The last few months he's always wanted me at bedtime and despite a few dragging on too long, I've come to realise they're my favourite time of day with my little man. We've read stories so many times that I don't need the book anymore, and despite that he laughs at the same bit every single time. We've sung songs, made silly noises and laughed, made pretend telephone calls, and hugged. We've put everything that's happened in the day behind us and have just been together. All before he's drifted off to sleep and I've carried him peacefully to his own bed.
Nothing lasts forever though, and over the last few months I've seen my little boy grow. So, whether I was ready or not, he was going to make the choice to sleep like a big boy sooner rather than later. I just wish this one of the steps he'd taken with me by his side, just like I've always been at his side before.
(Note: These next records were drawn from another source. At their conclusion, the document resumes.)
**config.mk**
```make
export PLATFORM = sky130hd
export DESIGN_NAME = csr_file
export DESIGN_NICKNAME = d
export VERILOG_FILES = /design/src/rtl/csr_file_pkg.sv /design/src/rtl/csr_file_alu.sv /design/src/rtl/csr_file.sv
export SDC_FILE = /design/constraint.sdc
export NUM_CORES = 1
export LEC_CHECK = 0
export BUFFER_PORTS_ARGS = -buffer_cell sky130_fd_sc_hd__buf_2
export CAP_MARGIN = 40
export CELL_PAD_IN_SITES_DETAIL_PLACEMENT = 1
export CELL_PAD_IN_SITES_GLOBAL_PLACEMENT = 2
export CORE_ASPECT_RATIO = 0.9
export CORE_MARGIN = 1.5
export CORE_UTILIZATION = 39
export CTS_CLUSTER_SIZE = 28
export DETAILED_ROUTE_END_ITERATION = 6
export GPL_TIMING_DRIVEN = 0
export PLACE_DENSITY_LB_ADDON = 0.1
export REMOVE_ABC_BUFFERS = 1
export SYNTH_ARGS = -nofsm -noshare
export SYNTH_HDL_FRONTEND = slang
export SYNTH_SLANG_ARGS = --single-unit
```
**constraint.sdc**
```tcl
create_clock -name clk -period 4.45 [get_ports clk]
set_clock_uncertainty 0.05 [all_clocks]
set_input_delay 0 -clock clk [delete_from_list [all_inputs] [get_ports clk]]
set_output_delay 0 -clock clk [all_outputs]
set_load 0.02 [all_outputs]
```
**src/rtl/csr_file_pkg.sv**
```systemverilog
// rtl/csr_file_pkg.sv - shared opcode, op_type and CSR address constants
package csr_file_pkg;

    localparam logic [6:0] OPC_SYSTEM = 7'b1110011;

    localparam logic [5:0] OP_CSRRW  = 6'd40;
    localparam logic [5:0] OP_CSRRS  = 6'd41;
    localparam logic [5:0] OP_CSRRC  = 6'd42;
    localparam logic [5:0] OP_CSRRWI = 6'd43;
    localparam logic [5:0] OP_CSRRSI = 6'd44;
    localparam logic [5:0] OP_CSRRCI = 6'd45;

    localparam logic [11:0] CSR_MSTATUS   = 12'h300;
    localparam logic [11:0] CSR_MTVEC     = 12'h305;
    localparam logic [11:0] CSR_MSCRATCH  = 12'h340;
    localparam logic [11:0] CSR_MEPC      = 12'h341;
    localparam logic [11:0] CSR_MCAUSE    = 12'h342;
    localparam logic [11:0] CSR_MVENDORID = 12'hF11;
    localparam logic [11:0] CSR_MARCHID   = 12'hF12;
    localparam logic [11:0] CSR_MIMPID    = 12'hF13;
    localparam logic [11:0] CSR_MHARTID   = 12'hF14;

    localparam logic [31:0] MSTATUS_RST_DEFAULT = 32'h0000_1800;

    function automatic logic is_csr_op(input logic [5:0] op);
        return (op == OP_CSRRW)  || (op == OP_CSRRS)  || (op == OP_CSRRC) ||
               (op == OP_CSRRWI) || (op == OP_CSRRSI) || (op == OP_CSRRCI);
    endfunction

endpackage

```
**src/rtl/csr_file_alu.sv**
```systemverilog
// rtl/csr_file_alu.sv - Zicsr operand select and RW/RS/RC merge
module csr_alu
    import csr_file_pkg::*;
#(
    parameter int XLEN = 32
) (
    input  logic [5:0]      op_type,
    input  logic [XLEN-1:0] old_val,
    input  logic [XLEN-1:0] rs1_val,
    input  logic [4:0]      zimm,
    output logic [XLEN-1:0] new_val
);

    logic [XLEN-1:0] src;
    logic            imm_form;

    always_comb begin
        imm_form = (op_type == OP_CSRRWI) || (op_type == OP_CSRRSI) || (op_type == OP_CSRRCI);
        src      = imm_form ? {{(XLEN-5){1'b0}}, zimm} : rs1_val;
        new_val  = old_val;
        case (op_type)
            OP_CSRRW, OP_CSRRWI: new_val = src;
            OP_CSRRS, OP_CSRRSI: new_val = old_val | src;
            OP_CSRRC, OP_CSRRCI: new_val = old_val & ~src;
            default:             new_val = old_val;
        endcase
    end

endmodule

```
**src/rtl/csr_file.sv**
```systemverilog
// rtl/csr_file.sv - machine-mode CSR file, combinational read, edge-committed RMW
module csr_file
    import csr_file_pkg::*;
#(
    parameter int          XLEN        = 32,
    parameter logic [31:0] MSTATUS_RST = 32'h0000_1800
) (
    input  logic            clk,
    input  logic            rstn,
    input  logic [6:0]      opcode,
    input  logic [5:0]      op_type,
    input  logic [31:0]     imme,
    input  logic [XLEN-1:0] reg_data_rs1,
    output logic [XLEN-1:0] csr_rd_data
);

    logic [11:0]     addr;
    logic [4:0]      zimm;
    logic            we;
    logic [XLEN-1:0] new_val;

    logic [XLEN-1:0] mstatus;
    logic [XLEN-1:0] mtvec;
    logic [XLEN-1:0] mscratch;
    logic [XLEN-1:0] mepc;
    logic [XLEN-1:0] mcause;

    logic unused_imme;
    assign unused_imme = ^imme[31:17];

    assign addr = imme[16:5];
    assign zimm = imme[4:0];
    assign we   = (opcode == OPC_SYSTEM) && is_csr_op(op_type);

    // Read-only ID registers and unimplemented addresses all fall into default.
    always_comb begin
        csr_rd_data = '0;
        case (addr)
            CSR_MSTATUS:  csr_rd_data = mstatus;
            CSR_MTVEC:    csr_rd_data = mtvec;
            CSR_MSCRATCH: csr_rd_data = mscratch;
            CSR_MEPC:     csr_rd_data = mepc;
            CSR_MCAUSE:   csr_rd_data = mcause;
            default:      csr_rd_data = '0;
        endcase
    end

    csr_alu #(.XLEN(XLEN)) u_alu (
        .op_type (op_type),
        .old_val (csr_rd_data),
        .rs1_val (reg_data_rs1),
        .zimm    (zimm),
        .new_val (new_val)
    );

    // rstn is active-high here; it wins over a same-cycle write.
    always_ff @(posedge clk) begin
        if (rstn) begin
            mstatus  <= MSTATUS_RST[XLEN-1:0];
            mtvec    <= '0;
            mscratch <= '0;
            mepc     <= '0;
            mcause   <= '0;
        end else if (we) begin
            case (addr)
                CSR_MSTATUS:  mstatus  <= new_val;
                CSR_MTVEC:    mtvec    <= new_val;
                CSR_MSCRATCH: mscratch <= new_val;
                CSR_MEPC:     mepc     <= new_val;
                CSR_MCAUSE:   mcause   <= new_val;
                default:      ;
            endcase
        end
    end

endmodule

```
Word-level counts from Yosys, hierarchy flattened:

Index checks and enable logic that the tools add are counted.

* bits in registers: 160
* bits in latches: 0
* RAM bits: 0
* memory bits (read-only): 0
* memories kept: 0

* $add $sub $neg: 0
* $mul: 0
* div/mod/pow operators: 0
* order comparisons: 0
* equality and inequality tests: 12
* shift-type cells: 0
* mux-type cells: 3
* bitwise gates (word level): 3
* reduce and logical (&&, ||, !) cells: 16

Operators with widths (number)
* $pmux 32 s5: 1
* $pmux 32 s3: 1
* $eq 12x10->1 const B: 5
* $eq 6x6->1 const B: 6
* $and 32x32->32: 1
* $mux 32: 1
* $not 32->32: 1
* $or 32x32->32: 1
* $reduce_and 2->1: 5
* $eq 7x7->1 const B: 1
* $logic_or 1x1->1: 7
* $reduce_or 2->1: 3
* $logic_and 1x1->1: 1

Logic depth before layout (Yosys ltp):

* depth in word-level cells: 8
* depth in mapped cells: 9

Cells and area by module:

A second synthesis with hierarchy kept.

* cells, all modules: 897
* area, all modules: 8614.5 um^2

By module, submodules not included
* csr_file: instances 1, cells an instance 733, area each 7548.5 um^2, sequential area each 3203.1 um^2
* csr_alu: instances 1, cells an instance 164, area each 1066.0 um^2, sequential area each 0.0 um^2

Worst setup path after synthesis:

OpenSTA, ideal clock, no wires.

* path type: input to register
* from: input port imme[6]
* to: register mcause[26]
* library setup time: 0.132 ns
* data arrival time: 1.642 ns
* required time: 4.268 ns
* setup slack: 2.626 ns
* cell stages on the path: 7
* cells stage by stage: buf_4 -> buf_2 -> mux2_2 -> a32oi_1 -> o221ai_1 -> a22oi_1 -> o21ai_0

* cells in the longest elaborated chain, start to end: 4
* elaborated cells between the ends (all ways): 10
* those cells by class: 5 x eq/ne; 2 x mux; 2 x bitwise; 1 x reduce/logical

Ends and longest elaborated chain
* start, declared: RTL line csr_file.sv:12 `input logic [31:0] imme,`
* $eq 12x10->1: RTL line csr_file.sv:38 `case (addr)`
* $pmux 32 s5 (*): RTL line csr_file.sv:38
* net csr_rd_data[26]: RTL line csr_file.sv:14 `output logic [XLEN-1:0] csr_rd_data`
* $and 32x32->32 or $or 32x32->32 (tied branches): RTL line csr_file_alu.sv:24, csr_file_alu.sv:23
* $pmux 32 s3 (*): RTL line csr_file_alu.sv:21 `case (op_type)`
* end signal, assigned: RTL line csr_file.sv:70 `CSR_MCAUSE: mcause <= new_val;`
* end, declared: RTL line csr_file.sv:26 `logic [XLEN-1:0] mcause;`

The timed path passes the listed nets; every way through them passes the cells marked *.
A chain may end at the register's enable or synchronous reset.

Final worst setup path:

* from: input port imme[6]
* to: register mcause[2]

* cells in the longest elaborated chain, start to end: 4
* elaborated cells between the ends (all ways): 10
* those cells by class: 5 x eq/ne; 2 x mux; 2 x bitwise; 1 x reduce/logical

Ends and longest elaborated chain (RTL line)
* $eq 12x10->1 (on tied branches): csr_file.sv:38, csr_file.sv:65
* $pmux 32 s5: csr_file.sv:38
* $and 32x32->32 or $or 32x32->32 (tied branches): csr_file_alu.sv:24, csr_file_alu.sv:23
* $pmux 32 s3: csr_file_alu.sv:21

Several ways; a longest one is shown, not always the timed one.

==> impl_results.md <==
- Sink Count: 160
- DR top layer: met4
- CP required: 4.70 ns
- Cell total after placement: 1,360
- Min Tclk post-route: 2.87 ns
- Vias in the first global route: 8,733
- Die ar.: 24,100 sq um
- Peak supply drop: 0.000191 V
- Non-Filler Instances: 1,412
- Synth async-reset ratio: 0
- Slew Limit Fails: 0
- Synth Instances: 1,045
- Via-to-Cell Ratio: 6.08
- CP arrival: 3.12 ns
- Pwr Total: 0.00314 W
- GP Congestion: 0.735
- Worst path cell trace: buf_2 -> nor4b_4 -> and3_1 -> and2_1 -> buf_16 -> mux2i_1 -> nor3_1
- Synth Register Bits: 160
- I/O Pins: 111
- Outcome: finished with violations
- 1st-iter DRT viols: 662
- HPWL Detailed: 21,100 um
- Worst-Margin Slew: 0.865 ns
- Tot GR Track Use: 0.277
- Initial Util: 0.400
- Pwr dens: 297 nW/um^2
- CTS hold repair buffers: 19
- Worst hold slack: -0.00256 ns
- Routed WL: 32,800 um
- # resized after CTS: 0
- Post-Syn Area: 9060 sq um
- Number of flops mapped to enable cells by yosys: 0
- CP max FO: 22
- CTS tree: done
- Setup crit start kind: primary input
- Crit. End Element: flip-flop
- Crit path buf inv count: 2
- Total CTS buffers: 17
- Synth unique cells: 68
- RSZ-0062 raised after global routing: false
- I/O Buffers: 95
- Most common cell after layout, fill and taps aside: dfxtp_1
- Seq/Total Area, Yosys: 0.354
- Final ANT Viol Nets: 0
- Period utilization: 0.645
- Vias: 8,583
- Mean Syn Cell Area: 8.67 sq um
- Clock slew seen by the registers of the worst setup and hold paths: 0.07 ns
- Layout cells sized above 1: 0.220
- Met3 routed WL: 1530 um
- Largest net degree at the start of global routing: 111
- Max Freq: 0.348 GHz
- Max_cap viols: 0
- Worst hold path class: in2reg
- GRT Residual Overflow: 0
- Worst skew pair latency: 0.44 ns
- Remaining DRCs: 0
- First-pass GRT wire length: 51,200 um
- Fin. Hold Viols: 1
- CTS max path bufs: 2
- N_diodes: 0
- Area Overhead vs Synth: 16.5%
- Most used DFF post-synth: dfxtp_1
- Final setup violation count: 0
- Slew HR: 0.417
- Cell Rows: 52
- Setup TNS: 0 ns
- Met1 WL: 15,900 um
- Commonest cells after routing, fill and taps aside: dfxtp_1 (160), buf_2 (95), nor2_1 (90), a211oi_1 (79), o21ai_0 (56)
- Final instance area: 10,600 sq um
- Failing checks: negative hold slack
- Post-CTS setup repair buffer count: 0
- Pre-antenna DRT Iters: 5
- Family with the most delay on the worst path: simple AND/OR/NAND/NOR gates
- Clock Root Buffer: clkbuf_16
- Leakage power: 3.53 nW
- Yosys warns: 0
- Routed WL per cell: 23.2 um
- Crit Path Class: in2reg
- Core area: 22,600 sq um
- Die height: 148 um
- Met2 WL post-DR: 14,800 um
- H-Tree Depth: 4
- Die Wd: 164 um
- Critical Path Slowest Stage Cell: nor4b_4
- Net count, final: 1,181
- Area post-placement: 9780 sq um
- Initial antenna violation count: 0
- Slowest stage delay, CP: 0.75 ns
==> final timing paths <==
check / cells after the start / to / start / slack, ns
setup / recovery: 7 / mcause[2]$_SDFFE_PP0P_ / imme[6] / 1.58
hold / removal: 2 / mtvec[23]$_SDFFE_PP0P_ / rstn / -0.003
setup reg to reg: 5 / mepc[3]$_SDFFE_PP0P_ / mepc[3]$_SDFFE_PP0P_ / 2.57
hold reg to reg: 2 / mstatus[0]$_SDFFE_PP0P_ / mstatus[0]$_SDFFE_PP0P_ / 0.40
==> cell families after synthesis <==
group / Yosys count / synth area share
buf+inv: 118 / 0.0682
mux: 51 / 0.0612
compound gates: 359 / 0.287
flops: 160 / 0.354
simple gates: 357 / 0.230
==> metal layers <==
| metal | vias up | GRT usage |
|---|---|---|
| met5 | - | 0 |
| met4 | 0 | 0.0732 |
| met3 | 34 | 0.0438 |
| met2 | 232 | 0.422 |
| met1 | 4279 | 0.405 |
| li1 | 4038 | - |
==> state kept, by name (all words and copies together) (netlist names) <==
| signal | cells |
|---|---|
| mcause | 32 |
| mepc | 32 |
| mscratch | 32 |
| mstatus | 32 |
| mtvec | 32 |
==> power breakdown <==
part / leakage, nW / internal (W) / switching, W
logic: 1.96 / 0.0000898 / 0.000152
clock network: 0.277 / 0.000786 / 0.000677
registers: 1.29 / 0.00143 / 0.000000000152
total: 3.53 / 0.00231 / 0.000829
==> cell type report <==
cell class | instances | area [sq um]
clock buffers | 17 | 425
clock inverters | 15 | 149
fillers | 2684 | 12100
inverters | 14 | 52.6
multi-input cells | 767 | 5270
flip-flops and latches | 160 | 3200
well taps | 297 | 372
repair buffers | 142 | 1090
==> synthesized netlist by cell type (all sizes together) (3+ instances only) <==
| master | n | share of area |
|---|---|---|
| nand2 | 47 | 0.020 |
| and2 | 23 | 0.016 |
| or2 | 11 | 0.0076 |
| nor3 | 17 | 0.014 |
| nand4 | 14 | 0.0097 |
| buf | 59 | 0.044 |
| nand3 | 17 | 0.011 |
| mux2i | 16 | 0.018 |
| o21a | 15 | 0.012 |
| o211ai | 7 | 0.0058 |
| and3 | 11 | 0.0076 |
| nand3b | 55 | 0.046 |
| o31ai | 22 | 0.022 |
| o2bb2ai | 3 | 0.0029 |
| a21o | 3 | 0.0025 |
| nand2b | 32 | 0.022 |
| nor2 | 91 | 0.038 |
| nor3b | 3 | 0.0025 |
| o311ai | 12 | 0.012 |
| a21oi | 53 | 0.029 |
| or3 | 10 | 0.0069 |
| a221oi | 13 | 0.015 |
| nor2b | 8 | 0.0055 |
| inv | 14 | 0.0058 |
| a211oi | 83 | 0.071 |
| o21bai | 4 | 0.0033 |
| o21ai | 64 | 0.035 |
| nor4 | 6 | 0.0048 |
| a32oi | 14 | 0.014 |
| a22oi | 28 | 0.024 |
| mux2 | 35 | 0.044 |
| dfxtp | 160 | 0.35 |
| o221ai | 9 | 0.0087 |
| nor4b | 5 | 0.011 |
| o22a | 12 | 0.012 |
| a31o | 3 | 0.0029 |
| a31oi | 4 | 0.0028 |
| clkbuf | 45 | 0.019 |
==> stage by stage <==
stage / worst slack, ns / util
after CTS: 1.58 / 0.466
final: 1.58 / 0.466
after global routing: 1.47 / 0.466
after detailed placement: 1.14 / 0.432
after global placement: -1.99 / 0.412
after floorplan: 1.55 / -
(Power assumes the default switching activity.)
I'd like to say that my little one kissing me goodnight and sending me on my way was the only set-back in his milestone night, but as all parents know, things are never as easy as they should be. Not only had the excitement of sleeping in his own bed worn off so much that he wouldn't fall asleep there, but the baby monitor broke too. The one thing that helps me sleep soundly knowing that at any point I can wake up and check on my boy was gone and no amount of taking it apart, hitting it or hoping for the best worked. So, with every noise I woke and resisted the temptation to sneak into his bedroom for the fear of waking him up.
I was actually quite relieved when my little one woke at 3am and called for 'mama'. The total lack of light in his new room setup meant that I had to bring him back to bed with me, and I could finally rest with him by my side. Ok, he practically pushed me out of bed at 6am, but a couple of good hours is better than nothing in my books and to wake up and be able to watch him sleeping soundly after the night I'd had was all I really needed.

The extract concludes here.